▶ **Records supplied**:
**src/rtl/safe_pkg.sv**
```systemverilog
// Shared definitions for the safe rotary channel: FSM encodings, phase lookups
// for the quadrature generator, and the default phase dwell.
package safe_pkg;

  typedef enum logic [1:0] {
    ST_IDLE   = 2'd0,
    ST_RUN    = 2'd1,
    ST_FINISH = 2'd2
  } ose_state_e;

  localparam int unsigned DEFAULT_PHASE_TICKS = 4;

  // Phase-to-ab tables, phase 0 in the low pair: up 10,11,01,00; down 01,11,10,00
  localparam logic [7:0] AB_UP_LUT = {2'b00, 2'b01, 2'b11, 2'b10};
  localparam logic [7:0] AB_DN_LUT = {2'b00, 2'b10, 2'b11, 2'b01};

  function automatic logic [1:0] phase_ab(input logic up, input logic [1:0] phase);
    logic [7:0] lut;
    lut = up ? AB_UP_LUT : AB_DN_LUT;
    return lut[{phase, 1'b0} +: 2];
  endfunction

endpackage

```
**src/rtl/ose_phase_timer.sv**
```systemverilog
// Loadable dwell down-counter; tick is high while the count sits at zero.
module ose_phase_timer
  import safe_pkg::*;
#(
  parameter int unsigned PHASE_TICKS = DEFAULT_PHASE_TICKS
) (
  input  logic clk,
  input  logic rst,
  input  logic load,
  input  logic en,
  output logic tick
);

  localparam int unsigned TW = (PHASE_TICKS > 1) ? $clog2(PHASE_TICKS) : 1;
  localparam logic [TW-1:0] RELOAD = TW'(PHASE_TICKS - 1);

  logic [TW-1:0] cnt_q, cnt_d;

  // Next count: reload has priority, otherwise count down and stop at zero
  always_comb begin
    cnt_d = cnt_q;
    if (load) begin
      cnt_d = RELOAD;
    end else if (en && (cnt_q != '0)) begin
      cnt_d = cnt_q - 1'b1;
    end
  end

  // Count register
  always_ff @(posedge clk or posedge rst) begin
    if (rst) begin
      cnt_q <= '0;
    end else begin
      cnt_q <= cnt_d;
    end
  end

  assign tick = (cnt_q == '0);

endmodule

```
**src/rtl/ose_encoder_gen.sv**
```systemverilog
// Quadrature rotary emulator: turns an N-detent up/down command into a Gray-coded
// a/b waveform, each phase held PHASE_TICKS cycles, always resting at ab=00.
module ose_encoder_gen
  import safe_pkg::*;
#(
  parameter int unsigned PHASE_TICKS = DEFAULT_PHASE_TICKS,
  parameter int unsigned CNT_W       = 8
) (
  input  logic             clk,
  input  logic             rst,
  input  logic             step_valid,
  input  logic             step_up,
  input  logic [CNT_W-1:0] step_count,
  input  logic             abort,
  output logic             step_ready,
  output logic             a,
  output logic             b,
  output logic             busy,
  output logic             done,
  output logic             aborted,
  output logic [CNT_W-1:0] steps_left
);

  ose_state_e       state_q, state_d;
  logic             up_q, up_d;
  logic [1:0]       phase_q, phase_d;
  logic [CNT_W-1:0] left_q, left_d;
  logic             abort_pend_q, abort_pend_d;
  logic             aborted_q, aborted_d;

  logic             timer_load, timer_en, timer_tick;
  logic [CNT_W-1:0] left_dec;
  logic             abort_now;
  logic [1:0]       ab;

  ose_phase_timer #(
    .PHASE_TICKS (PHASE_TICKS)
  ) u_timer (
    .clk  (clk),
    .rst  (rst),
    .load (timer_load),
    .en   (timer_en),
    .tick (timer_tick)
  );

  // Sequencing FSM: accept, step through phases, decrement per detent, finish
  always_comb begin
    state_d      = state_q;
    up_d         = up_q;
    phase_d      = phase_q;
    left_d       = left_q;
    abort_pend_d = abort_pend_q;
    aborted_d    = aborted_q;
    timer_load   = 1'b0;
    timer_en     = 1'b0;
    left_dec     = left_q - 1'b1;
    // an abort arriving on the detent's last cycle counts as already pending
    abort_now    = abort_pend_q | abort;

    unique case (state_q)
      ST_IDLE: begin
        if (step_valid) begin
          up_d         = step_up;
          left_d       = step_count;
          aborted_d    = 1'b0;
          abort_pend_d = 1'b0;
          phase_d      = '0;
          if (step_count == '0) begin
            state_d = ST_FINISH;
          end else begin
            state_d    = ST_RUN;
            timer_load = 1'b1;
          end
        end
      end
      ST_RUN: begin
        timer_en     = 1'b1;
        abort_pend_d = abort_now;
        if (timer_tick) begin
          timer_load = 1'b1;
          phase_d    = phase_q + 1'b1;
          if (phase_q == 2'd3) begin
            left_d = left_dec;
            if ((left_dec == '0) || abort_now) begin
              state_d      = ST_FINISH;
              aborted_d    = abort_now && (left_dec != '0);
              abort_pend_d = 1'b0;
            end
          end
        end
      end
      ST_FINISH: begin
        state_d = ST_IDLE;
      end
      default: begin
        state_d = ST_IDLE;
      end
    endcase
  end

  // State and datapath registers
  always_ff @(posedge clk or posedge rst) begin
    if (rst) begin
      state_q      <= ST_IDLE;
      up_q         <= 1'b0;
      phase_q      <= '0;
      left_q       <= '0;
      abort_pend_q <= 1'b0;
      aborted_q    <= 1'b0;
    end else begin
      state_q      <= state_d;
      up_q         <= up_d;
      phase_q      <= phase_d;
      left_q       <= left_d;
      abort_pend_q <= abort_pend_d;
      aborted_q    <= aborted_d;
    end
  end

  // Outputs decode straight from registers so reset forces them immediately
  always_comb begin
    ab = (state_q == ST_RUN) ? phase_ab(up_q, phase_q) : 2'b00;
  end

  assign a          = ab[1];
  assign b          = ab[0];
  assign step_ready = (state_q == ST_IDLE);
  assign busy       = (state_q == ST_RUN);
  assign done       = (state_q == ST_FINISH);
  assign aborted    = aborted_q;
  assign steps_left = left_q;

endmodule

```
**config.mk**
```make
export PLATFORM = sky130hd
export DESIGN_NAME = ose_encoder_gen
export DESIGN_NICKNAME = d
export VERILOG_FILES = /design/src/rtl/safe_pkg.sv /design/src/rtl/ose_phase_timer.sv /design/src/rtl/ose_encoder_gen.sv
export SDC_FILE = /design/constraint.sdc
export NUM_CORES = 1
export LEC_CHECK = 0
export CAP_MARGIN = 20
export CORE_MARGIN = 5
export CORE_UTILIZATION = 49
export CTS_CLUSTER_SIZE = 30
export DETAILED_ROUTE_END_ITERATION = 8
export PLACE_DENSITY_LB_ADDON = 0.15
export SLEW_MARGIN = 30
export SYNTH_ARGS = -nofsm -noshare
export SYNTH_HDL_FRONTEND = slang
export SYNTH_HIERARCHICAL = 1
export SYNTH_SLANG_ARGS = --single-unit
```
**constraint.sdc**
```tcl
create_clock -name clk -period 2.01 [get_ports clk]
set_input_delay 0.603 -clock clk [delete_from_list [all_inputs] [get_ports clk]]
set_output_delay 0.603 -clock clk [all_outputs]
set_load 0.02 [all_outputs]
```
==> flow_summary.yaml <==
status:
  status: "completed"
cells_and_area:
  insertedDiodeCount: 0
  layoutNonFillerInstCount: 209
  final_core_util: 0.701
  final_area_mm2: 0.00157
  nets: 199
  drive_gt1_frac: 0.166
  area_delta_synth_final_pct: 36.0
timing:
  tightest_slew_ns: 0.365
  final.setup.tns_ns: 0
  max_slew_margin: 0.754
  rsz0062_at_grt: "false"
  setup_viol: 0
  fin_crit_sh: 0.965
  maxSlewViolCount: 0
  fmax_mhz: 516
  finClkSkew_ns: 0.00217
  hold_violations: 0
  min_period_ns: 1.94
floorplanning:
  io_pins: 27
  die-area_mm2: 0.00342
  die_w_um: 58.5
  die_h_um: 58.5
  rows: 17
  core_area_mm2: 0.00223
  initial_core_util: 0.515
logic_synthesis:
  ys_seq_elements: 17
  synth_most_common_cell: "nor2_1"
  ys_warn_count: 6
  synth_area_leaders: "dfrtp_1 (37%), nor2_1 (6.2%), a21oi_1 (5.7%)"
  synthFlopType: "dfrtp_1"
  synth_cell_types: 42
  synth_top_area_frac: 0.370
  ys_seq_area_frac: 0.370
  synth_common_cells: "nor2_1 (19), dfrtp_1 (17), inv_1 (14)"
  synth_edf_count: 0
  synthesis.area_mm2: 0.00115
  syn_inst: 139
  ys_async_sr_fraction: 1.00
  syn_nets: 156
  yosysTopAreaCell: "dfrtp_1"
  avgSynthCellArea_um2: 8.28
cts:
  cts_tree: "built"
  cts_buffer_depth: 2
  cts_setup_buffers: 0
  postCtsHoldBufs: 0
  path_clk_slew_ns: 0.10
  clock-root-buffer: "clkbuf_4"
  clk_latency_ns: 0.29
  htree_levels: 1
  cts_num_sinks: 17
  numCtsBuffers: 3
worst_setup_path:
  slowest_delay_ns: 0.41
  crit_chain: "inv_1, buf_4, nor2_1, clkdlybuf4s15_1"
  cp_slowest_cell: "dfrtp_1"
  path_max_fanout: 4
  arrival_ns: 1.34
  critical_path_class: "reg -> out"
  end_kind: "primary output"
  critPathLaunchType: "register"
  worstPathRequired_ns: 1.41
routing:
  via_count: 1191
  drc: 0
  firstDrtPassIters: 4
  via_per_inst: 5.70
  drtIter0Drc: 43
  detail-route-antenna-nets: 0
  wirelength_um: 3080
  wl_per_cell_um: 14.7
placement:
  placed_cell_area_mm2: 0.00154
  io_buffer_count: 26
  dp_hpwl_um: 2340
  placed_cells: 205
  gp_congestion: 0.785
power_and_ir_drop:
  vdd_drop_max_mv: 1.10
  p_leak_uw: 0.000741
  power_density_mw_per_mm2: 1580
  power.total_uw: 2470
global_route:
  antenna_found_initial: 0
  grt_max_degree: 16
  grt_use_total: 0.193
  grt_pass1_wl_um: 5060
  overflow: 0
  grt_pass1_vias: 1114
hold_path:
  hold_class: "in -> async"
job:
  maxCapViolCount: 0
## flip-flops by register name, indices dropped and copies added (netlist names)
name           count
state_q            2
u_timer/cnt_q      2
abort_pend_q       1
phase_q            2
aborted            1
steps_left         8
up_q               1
* * *
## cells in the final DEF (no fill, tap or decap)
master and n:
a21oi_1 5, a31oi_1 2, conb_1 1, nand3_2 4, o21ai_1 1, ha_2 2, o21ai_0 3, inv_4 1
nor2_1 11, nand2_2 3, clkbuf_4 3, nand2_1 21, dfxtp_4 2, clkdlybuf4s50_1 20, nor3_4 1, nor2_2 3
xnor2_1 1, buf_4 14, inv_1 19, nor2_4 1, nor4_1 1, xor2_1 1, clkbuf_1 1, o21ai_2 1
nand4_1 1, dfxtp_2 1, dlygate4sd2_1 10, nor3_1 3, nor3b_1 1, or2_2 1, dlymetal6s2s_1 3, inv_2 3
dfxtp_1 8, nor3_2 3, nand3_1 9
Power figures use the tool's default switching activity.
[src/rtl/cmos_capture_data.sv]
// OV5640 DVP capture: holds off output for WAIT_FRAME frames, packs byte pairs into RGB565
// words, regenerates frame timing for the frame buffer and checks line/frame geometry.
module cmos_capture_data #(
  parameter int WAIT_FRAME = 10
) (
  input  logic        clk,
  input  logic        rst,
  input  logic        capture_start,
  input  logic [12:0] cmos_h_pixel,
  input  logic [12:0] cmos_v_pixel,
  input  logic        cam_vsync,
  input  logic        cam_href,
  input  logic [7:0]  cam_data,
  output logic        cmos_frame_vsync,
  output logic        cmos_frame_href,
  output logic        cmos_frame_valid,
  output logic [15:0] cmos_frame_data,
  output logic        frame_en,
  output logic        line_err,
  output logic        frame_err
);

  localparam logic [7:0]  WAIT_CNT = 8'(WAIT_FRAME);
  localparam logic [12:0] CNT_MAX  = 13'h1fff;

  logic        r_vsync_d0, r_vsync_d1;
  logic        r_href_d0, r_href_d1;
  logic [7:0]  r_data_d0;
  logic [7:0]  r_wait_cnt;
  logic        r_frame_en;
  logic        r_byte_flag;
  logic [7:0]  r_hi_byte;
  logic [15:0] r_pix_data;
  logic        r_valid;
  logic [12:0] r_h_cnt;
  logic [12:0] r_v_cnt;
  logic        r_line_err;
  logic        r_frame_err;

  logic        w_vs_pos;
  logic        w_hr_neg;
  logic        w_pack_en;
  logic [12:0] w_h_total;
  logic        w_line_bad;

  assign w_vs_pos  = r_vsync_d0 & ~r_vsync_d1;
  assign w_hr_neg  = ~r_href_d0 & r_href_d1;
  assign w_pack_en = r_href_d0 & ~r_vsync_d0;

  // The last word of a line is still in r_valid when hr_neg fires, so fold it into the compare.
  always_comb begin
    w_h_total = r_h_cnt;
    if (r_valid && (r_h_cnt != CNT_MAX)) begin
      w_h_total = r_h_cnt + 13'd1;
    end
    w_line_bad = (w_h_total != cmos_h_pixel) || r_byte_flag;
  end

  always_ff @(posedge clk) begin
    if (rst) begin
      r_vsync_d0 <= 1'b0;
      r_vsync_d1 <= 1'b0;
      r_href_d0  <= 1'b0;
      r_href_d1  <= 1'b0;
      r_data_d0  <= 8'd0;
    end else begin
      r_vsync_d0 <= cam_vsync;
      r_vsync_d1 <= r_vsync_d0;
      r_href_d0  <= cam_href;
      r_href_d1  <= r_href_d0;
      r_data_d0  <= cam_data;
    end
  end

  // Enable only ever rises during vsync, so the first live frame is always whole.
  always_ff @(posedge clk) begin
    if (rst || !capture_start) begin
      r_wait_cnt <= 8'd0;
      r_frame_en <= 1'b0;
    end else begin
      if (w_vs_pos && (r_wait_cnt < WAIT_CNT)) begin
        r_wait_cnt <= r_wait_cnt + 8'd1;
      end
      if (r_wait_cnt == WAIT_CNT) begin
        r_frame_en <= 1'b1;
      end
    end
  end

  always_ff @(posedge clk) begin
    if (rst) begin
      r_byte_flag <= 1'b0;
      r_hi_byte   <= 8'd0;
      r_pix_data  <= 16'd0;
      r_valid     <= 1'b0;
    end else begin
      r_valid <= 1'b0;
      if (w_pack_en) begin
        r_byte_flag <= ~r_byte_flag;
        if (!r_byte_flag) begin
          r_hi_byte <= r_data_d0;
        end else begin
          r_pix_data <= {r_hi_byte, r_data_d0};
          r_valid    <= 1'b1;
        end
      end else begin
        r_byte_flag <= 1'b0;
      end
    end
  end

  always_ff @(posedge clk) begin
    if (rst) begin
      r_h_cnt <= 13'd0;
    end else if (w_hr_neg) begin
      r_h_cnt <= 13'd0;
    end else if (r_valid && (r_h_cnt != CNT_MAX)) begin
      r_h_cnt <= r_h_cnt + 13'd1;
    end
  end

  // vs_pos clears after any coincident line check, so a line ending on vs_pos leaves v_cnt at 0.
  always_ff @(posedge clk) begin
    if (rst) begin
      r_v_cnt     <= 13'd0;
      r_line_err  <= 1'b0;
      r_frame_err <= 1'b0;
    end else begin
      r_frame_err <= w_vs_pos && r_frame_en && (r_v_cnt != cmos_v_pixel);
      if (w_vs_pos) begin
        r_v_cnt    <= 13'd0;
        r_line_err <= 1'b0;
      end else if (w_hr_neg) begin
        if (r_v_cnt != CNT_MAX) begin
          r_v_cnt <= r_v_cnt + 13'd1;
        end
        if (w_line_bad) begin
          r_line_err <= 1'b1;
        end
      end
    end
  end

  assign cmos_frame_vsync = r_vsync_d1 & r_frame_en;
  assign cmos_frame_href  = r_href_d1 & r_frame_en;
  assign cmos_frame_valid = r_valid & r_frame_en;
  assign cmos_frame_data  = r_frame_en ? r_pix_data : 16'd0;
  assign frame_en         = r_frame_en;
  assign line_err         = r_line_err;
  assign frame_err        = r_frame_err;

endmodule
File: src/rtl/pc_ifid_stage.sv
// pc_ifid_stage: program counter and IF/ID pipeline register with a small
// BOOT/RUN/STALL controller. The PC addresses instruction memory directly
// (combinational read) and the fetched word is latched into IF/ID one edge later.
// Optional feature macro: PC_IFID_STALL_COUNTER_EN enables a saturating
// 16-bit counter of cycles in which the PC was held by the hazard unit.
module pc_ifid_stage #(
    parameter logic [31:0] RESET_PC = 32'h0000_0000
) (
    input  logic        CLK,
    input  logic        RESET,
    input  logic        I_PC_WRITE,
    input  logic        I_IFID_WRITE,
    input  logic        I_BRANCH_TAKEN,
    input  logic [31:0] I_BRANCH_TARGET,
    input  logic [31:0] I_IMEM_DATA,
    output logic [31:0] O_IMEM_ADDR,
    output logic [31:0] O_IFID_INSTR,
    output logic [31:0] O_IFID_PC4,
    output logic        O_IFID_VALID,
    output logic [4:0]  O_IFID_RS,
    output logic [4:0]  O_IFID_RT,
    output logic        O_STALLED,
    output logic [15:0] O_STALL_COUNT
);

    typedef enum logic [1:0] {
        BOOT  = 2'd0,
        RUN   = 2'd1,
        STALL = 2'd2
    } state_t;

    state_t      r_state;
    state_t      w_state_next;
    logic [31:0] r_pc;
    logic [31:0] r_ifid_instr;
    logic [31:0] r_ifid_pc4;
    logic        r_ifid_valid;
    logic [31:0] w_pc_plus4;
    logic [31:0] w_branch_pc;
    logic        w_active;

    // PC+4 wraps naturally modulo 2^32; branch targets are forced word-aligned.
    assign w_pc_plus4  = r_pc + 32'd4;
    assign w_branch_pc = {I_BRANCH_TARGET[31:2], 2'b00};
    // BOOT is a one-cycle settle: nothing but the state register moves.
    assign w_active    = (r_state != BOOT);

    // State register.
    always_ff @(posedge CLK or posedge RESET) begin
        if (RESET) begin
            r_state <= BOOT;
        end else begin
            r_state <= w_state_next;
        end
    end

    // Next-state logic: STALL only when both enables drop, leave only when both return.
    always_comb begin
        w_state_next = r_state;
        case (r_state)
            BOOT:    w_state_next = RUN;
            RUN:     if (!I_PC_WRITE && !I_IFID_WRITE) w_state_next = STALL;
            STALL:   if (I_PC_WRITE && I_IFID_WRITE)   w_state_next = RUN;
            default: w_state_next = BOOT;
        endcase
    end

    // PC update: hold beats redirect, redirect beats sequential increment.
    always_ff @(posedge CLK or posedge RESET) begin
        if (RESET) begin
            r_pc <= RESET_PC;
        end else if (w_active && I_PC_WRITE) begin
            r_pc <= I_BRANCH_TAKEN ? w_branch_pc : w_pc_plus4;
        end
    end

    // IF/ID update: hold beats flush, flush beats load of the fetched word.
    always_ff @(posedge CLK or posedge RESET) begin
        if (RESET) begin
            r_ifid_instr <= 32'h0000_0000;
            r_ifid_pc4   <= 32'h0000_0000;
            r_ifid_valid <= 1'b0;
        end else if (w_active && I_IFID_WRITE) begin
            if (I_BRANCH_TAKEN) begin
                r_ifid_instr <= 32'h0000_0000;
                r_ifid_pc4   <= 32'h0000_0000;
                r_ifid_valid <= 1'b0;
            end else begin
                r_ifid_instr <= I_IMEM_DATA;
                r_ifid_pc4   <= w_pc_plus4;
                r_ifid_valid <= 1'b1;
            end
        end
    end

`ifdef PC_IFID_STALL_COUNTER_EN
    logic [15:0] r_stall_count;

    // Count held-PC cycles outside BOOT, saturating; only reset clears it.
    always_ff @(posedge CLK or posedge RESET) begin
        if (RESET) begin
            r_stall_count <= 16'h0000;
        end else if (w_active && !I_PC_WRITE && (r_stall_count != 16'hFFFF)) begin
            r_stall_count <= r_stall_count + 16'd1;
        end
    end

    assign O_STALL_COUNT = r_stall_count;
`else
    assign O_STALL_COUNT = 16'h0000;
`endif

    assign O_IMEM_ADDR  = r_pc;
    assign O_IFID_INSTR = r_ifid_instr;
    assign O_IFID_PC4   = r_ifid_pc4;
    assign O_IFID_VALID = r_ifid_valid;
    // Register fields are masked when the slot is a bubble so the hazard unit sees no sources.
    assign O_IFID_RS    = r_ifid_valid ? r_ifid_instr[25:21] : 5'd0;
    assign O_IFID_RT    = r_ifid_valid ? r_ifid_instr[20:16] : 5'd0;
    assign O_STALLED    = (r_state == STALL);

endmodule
---
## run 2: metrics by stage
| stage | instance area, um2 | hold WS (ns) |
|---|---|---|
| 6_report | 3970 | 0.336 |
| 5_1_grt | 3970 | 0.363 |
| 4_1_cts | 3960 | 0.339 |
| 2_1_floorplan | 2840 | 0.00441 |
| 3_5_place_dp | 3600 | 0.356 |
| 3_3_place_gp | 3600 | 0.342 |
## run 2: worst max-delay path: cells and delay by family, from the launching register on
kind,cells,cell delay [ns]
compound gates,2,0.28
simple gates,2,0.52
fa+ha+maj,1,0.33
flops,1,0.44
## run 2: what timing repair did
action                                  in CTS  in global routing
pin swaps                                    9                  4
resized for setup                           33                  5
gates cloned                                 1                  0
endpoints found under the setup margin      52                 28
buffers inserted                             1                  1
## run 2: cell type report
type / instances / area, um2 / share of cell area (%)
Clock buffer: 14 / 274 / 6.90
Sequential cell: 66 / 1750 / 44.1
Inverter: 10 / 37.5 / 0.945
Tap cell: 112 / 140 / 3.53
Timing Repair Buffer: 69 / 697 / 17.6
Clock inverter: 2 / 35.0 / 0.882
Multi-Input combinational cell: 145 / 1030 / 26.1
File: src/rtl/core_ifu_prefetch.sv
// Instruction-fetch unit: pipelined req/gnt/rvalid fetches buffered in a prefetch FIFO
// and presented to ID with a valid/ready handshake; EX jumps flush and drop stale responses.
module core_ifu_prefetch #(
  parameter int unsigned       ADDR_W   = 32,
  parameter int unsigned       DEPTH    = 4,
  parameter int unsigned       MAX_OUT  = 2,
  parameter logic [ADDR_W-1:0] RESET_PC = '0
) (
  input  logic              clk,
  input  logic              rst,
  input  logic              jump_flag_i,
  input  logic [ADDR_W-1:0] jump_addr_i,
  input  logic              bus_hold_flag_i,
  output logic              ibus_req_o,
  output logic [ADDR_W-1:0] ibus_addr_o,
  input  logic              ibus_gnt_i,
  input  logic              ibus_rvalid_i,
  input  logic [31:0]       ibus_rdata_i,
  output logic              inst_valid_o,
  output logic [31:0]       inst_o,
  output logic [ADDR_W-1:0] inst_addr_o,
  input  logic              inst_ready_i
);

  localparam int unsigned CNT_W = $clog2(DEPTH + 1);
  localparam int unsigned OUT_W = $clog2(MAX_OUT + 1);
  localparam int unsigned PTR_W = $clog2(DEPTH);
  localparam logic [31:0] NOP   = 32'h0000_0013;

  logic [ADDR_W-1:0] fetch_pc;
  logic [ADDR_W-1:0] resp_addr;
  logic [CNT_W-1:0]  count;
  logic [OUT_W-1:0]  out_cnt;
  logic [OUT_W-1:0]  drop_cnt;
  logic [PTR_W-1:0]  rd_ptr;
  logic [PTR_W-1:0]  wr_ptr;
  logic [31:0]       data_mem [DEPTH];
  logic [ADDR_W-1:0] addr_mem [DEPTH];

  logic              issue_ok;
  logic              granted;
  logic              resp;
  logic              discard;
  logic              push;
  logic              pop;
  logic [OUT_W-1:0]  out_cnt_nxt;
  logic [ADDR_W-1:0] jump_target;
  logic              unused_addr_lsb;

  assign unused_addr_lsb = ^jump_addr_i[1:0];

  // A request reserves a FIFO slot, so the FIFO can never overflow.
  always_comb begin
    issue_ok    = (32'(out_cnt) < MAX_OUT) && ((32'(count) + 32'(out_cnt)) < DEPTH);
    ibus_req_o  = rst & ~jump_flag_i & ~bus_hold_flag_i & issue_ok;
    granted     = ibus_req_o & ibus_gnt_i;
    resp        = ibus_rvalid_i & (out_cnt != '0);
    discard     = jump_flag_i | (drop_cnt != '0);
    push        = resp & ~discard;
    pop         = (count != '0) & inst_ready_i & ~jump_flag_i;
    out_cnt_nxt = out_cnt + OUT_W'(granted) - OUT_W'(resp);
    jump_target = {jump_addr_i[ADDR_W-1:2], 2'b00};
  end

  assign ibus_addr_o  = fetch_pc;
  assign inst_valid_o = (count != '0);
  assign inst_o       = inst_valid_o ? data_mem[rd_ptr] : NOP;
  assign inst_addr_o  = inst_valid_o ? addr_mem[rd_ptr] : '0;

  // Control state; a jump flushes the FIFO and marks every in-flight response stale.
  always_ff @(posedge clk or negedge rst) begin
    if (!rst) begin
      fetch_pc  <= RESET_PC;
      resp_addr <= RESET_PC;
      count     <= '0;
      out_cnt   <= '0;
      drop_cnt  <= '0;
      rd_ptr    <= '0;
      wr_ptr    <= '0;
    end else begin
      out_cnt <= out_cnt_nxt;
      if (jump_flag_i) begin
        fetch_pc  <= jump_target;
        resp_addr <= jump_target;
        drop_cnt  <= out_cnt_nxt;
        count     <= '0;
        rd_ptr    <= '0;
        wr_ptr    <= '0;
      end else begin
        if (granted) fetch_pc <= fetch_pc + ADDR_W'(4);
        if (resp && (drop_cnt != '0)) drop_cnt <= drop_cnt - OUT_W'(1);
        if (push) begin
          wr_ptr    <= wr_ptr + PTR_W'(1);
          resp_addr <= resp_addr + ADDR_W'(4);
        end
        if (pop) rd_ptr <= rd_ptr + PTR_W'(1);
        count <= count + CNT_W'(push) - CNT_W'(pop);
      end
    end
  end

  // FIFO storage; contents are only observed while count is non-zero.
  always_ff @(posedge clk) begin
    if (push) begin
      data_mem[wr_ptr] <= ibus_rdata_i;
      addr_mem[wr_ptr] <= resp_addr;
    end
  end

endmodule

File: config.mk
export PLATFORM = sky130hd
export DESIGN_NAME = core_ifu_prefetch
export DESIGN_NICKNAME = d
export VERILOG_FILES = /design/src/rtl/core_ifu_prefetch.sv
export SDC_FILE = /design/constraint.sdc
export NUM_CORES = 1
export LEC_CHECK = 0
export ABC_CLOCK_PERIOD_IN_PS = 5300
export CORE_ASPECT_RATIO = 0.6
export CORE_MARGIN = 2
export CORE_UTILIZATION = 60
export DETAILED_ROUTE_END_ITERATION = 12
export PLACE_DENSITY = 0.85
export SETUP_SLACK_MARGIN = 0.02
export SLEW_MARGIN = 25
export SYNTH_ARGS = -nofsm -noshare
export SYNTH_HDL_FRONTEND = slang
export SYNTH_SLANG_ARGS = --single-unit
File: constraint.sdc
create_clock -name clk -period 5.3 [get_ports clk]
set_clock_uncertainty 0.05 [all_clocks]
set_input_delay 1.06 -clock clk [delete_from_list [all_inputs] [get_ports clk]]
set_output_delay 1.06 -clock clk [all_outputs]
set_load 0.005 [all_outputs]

▶ **Aim of the exercise**: In the listing above, the lines from the one containing "## cells in" through the one containing "nand4_1 1, dfxtp_2" must be set down exactly, with no other lines.

▶ **Response below**:
## cells in the final DEF (no fill, tap or decap)
master and n:
a21oi_1 5, a31oi_1 2, conb_1 1, nand3_2 4, o21ai_1 1, ha_2 2, o21ai_0 3, inv_4 1
nor2_1 11, nand2_2 3, clkbuf_4 3, nand2_1 21, dfxtp_4 2, clkdlybuf4s50_1 20, nor3_4 1, nor2_2 3
xnor2_1 1, buf_4 14, inv_1 19, nor2_4 1, nor4_1 1, xor2_1 1, clkbuf_1 1, o21ai_2 1
nand4_1 1, dfxtp_2 1, dlygate4sd2_1 10, nor3_1 3, nor3b_1 1, or2_2 1, dlymetal6s2s_1 3, inv_2 3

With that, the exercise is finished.